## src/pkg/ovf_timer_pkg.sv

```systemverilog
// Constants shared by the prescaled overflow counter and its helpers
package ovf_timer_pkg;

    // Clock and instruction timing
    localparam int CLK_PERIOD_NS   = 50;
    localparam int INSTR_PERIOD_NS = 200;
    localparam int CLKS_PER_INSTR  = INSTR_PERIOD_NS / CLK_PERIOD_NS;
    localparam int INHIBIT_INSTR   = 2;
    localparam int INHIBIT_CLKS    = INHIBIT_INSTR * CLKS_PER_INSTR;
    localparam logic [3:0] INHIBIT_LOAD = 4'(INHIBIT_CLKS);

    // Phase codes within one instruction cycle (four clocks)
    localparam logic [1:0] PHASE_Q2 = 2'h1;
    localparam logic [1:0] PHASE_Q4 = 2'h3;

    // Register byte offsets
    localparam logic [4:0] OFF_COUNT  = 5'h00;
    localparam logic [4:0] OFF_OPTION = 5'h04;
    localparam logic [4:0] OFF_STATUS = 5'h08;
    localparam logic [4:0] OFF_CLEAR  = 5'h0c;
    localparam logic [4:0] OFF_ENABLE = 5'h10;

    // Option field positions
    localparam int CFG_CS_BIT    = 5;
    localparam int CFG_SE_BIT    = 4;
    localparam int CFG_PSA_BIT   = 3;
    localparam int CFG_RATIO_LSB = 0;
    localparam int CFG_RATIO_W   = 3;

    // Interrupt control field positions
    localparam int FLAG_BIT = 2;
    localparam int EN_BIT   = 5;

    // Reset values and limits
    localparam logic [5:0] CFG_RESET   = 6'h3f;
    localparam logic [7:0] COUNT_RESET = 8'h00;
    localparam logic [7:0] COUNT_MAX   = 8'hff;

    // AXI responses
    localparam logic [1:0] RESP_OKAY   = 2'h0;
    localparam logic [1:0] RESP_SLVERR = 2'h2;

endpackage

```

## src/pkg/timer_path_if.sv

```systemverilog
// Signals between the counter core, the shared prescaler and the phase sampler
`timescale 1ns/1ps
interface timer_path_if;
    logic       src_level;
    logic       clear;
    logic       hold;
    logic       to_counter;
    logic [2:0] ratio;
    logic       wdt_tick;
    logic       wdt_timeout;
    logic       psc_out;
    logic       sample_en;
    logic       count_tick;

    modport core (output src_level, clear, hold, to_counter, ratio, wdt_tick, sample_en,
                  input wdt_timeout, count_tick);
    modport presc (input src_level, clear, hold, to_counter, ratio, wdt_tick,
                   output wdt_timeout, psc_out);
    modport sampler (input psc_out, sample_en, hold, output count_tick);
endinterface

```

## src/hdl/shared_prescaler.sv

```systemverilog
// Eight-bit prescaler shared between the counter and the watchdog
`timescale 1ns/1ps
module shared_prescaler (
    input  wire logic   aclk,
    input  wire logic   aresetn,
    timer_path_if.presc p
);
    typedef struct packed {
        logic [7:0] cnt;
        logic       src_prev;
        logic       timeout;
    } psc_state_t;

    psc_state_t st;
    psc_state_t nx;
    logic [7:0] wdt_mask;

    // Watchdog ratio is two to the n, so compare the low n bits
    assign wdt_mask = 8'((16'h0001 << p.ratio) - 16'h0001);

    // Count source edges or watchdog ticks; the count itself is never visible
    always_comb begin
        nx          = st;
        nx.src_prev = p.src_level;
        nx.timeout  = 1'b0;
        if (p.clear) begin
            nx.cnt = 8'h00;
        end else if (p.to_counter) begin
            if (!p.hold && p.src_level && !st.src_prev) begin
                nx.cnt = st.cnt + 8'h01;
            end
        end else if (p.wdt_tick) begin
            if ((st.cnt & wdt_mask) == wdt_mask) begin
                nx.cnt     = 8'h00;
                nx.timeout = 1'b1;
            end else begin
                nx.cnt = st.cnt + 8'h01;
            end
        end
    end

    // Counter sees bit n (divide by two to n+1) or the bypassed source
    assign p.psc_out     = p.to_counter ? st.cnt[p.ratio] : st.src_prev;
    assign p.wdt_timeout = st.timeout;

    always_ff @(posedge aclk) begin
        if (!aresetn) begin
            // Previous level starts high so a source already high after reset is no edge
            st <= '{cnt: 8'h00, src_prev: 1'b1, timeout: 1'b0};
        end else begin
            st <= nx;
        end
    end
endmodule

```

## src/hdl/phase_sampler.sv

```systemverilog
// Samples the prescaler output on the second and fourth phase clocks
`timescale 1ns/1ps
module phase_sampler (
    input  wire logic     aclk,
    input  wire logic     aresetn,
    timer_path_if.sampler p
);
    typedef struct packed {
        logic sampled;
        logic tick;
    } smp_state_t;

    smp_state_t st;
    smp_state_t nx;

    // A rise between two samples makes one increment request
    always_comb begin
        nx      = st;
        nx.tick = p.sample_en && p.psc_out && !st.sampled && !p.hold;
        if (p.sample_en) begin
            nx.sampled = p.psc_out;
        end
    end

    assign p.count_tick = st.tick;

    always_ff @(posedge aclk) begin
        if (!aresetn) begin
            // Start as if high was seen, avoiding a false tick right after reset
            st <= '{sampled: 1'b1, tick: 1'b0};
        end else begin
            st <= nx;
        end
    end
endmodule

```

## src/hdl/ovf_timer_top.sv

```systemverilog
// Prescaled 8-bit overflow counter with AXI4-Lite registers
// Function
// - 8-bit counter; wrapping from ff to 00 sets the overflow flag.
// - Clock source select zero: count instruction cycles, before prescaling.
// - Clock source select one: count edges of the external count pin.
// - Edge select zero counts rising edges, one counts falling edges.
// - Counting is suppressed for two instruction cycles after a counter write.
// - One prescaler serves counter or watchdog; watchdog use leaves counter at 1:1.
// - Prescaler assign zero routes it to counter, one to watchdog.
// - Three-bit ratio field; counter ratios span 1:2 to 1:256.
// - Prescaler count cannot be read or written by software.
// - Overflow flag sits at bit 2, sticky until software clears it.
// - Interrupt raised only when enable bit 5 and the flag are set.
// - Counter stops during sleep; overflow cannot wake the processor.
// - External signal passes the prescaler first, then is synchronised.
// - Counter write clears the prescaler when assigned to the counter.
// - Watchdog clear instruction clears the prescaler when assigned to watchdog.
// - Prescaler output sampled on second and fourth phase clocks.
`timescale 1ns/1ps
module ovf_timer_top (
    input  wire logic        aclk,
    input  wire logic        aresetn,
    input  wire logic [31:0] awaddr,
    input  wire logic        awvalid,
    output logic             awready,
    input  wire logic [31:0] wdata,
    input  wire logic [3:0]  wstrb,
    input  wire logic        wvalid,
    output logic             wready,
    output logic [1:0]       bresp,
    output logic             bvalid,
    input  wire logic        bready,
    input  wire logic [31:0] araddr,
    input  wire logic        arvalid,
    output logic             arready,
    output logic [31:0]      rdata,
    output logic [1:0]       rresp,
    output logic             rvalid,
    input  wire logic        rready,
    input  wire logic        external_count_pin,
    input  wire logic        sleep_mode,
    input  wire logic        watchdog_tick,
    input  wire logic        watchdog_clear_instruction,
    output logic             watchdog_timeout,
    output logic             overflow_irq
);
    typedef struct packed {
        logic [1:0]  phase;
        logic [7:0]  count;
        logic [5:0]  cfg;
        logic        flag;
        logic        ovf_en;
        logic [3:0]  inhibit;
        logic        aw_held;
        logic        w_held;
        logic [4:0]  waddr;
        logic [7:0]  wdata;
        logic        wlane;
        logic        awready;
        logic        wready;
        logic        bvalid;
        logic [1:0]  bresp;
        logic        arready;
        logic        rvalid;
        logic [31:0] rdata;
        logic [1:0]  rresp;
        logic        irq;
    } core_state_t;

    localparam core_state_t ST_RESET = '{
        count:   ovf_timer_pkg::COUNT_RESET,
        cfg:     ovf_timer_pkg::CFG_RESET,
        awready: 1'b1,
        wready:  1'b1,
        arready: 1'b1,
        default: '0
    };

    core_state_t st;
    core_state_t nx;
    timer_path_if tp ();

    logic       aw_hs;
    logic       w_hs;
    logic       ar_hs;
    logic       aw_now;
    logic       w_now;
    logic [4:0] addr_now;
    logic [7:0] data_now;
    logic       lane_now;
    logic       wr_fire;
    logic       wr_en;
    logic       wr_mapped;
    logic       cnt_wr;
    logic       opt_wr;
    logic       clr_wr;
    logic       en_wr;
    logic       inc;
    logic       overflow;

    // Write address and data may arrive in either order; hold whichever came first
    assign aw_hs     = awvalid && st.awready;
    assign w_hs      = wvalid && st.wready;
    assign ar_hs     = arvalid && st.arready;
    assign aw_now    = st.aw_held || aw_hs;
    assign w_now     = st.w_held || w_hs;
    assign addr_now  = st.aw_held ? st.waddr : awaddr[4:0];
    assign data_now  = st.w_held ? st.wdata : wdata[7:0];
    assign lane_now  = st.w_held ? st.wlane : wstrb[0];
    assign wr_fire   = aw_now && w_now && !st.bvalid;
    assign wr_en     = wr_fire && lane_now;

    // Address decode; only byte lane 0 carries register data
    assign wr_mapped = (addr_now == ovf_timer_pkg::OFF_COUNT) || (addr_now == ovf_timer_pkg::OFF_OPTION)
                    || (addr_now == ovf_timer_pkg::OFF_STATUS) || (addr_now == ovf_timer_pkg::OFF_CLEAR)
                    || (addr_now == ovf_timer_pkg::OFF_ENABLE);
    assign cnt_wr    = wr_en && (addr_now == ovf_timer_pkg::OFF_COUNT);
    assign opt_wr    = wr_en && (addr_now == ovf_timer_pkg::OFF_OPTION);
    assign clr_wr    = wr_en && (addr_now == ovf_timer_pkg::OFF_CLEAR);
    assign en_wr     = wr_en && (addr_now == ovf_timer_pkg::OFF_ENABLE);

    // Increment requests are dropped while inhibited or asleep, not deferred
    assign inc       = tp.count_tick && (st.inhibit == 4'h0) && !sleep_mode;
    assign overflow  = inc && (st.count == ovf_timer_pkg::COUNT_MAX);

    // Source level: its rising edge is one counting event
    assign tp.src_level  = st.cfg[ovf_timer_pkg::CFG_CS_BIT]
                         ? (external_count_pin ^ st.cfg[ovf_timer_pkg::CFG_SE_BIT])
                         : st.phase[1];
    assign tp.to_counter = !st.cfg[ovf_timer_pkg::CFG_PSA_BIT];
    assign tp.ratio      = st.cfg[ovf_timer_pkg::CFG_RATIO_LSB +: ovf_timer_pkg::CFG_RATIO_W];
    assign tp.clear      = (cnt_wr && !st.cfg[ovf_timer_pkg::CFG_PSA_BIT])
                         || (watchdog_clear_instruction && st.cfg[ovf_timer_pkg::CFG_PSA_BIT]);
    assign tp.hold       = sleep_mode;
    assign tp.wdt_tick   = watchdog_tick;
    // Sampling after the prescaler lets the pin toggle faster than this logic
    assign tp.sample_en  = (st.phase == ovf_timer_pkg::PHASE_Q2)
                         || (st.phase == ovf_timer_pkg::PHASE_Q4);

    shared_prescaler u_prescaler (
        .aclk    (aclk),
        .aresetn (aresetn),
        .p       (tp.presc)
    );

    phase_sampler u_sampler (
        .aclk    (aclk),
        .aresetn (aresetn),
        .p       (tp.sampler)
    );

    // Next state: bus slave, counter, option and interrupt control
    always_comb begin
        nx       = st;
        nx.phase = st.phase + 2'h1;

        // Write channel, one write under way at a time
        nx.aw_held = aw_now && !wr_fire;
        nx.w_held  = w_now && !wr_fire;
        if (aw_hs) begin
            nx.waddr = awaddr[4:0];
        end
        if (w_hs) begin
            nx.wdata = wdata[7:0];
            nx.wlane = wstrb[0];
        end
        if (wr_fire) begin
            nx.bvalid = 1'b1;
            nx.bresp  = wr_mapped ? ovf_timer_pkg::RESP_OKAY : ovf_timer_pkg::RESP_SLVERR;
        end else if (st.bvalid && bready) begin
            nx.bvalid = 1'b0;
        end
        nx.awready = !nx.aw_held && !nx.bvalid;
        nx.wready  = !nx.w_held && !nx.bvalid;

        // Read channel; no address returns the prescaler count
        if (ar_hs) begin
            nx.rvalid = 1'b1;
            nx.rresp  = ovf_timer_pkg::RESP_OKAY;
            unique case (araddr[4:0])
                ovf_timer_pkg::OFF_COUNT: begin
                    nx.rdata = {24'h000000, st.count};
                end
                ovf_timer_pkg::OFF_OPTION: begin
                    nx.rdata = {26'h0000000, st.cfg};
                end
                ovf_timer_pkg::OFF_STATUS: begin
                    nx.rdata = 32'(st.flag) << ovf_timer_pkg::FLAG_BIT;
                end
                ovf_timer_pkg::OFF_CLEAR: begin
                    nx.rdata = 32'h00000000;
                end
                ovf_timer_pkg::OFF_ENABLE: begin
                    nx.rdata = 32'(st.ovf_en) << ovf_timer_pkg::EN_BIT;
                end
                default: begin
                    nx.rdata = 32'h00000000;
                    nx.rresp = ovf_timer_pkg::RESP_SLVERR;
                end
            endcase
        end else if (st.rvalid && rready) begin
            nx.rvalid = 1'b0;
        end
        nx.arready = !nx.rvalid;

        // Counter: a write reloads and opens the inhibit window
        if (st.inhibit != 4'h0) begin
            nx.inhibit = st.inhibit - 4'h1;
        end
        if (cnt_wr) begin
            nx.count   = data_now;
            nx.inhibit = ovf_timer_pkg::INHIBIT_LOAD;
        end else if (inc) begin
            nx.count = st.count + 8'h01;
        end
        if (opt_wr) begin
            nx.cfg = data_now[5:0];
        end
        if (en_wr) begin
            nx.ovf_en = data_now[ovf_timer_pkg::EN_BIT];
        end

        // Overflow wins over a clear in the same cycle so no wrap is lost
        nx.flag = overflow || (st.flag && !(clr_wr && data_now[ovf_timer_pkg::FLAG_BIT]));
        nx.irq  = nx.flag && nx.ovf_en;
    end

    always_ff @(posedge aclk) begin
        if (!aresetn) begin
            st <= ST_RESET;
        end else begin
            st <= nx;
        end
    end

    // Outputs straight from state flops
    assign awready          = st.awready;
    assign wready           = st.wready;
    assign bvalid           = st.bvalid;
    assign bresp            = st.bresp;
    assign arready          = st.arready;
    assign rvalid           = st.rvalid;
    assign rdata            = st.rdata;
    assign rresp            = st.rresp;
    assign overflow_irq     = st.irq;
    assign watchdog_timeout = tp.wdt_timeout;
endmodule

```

····················

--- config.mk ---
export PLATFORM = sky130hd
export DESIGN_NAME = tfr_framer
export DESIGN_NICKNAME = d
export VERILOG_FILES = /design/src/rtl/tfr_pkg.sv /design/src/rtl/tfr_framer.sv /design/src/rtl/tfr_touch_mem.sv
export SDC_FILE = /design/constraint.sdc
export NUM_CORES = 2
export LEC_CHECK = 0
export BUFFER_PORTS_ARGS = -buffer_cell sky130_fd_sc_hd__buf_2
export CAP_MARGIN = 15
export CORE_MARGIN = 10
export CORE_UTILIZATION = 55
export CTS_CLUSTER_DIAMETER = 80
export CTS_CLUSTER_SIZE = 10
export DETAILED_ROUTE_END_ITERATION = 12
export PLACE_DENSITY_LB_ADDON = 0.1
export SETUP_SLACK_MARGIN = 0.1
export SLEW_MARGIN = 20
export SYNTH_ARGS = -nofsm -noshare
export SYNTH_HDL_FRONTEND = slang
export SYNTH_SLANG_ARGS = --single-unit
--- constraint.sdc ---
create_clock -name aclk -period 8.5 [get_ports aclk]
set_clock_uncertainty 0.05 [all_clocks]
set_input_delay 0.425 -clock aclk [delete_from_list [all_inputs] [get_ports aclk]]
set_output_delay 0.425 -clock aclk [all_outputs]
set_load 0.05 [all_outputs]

····················

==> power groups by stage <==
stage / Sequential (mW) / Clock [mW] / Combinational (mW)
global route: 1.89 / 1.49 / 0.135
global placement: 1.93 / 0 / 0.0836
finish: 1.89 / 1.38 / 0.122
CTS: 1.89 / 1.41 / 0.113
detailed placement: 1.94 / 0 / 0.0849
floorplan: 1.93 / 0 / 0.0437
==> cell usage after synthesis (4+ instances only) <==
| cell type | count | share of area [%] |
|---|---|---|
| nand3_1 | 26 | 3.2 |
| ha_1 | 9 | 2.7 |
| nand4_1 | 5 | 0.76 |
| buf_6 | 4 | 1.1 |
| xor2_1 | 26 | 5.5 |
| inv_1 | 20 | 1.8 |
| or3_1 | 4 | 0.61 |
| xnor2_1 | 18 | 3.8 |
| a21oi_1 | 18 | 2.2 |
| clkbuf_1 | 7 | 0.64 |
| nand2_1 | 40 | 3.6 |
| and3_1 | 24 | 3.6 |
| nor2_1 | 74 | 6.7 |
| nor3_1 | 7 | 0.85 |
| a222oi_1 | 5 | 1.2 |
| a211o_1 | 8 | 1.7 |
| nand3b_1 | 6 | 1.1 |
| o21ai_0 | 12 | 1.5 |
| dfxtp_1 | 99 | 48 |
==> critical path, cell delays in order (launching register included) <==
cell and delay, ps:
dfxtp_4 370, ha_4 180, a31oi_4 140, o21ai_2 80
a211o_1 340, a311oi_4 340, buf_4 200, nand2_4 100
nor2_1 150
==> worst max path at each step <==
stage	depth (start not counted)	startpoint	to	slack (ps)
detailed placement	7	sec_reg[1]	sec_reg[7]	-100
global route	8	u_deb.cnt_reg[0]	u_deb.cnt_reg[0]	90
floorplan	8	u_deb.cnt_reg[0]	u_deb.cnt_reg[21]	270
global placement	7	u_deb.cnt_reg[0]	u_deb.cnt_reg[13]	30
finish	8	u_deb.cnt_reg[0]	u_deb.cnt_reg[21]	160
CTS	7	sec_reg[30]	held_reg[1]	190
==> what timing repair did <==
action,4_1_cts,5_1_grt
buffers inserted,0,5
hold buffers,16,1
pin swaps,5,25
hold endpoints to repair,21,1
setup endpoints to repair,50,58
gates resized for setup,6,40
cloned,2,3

····················

* [Goal of the exercise] Count the lines of the data above where the string "stage" shows up; reply with the number only.

* [Solution to this task] 3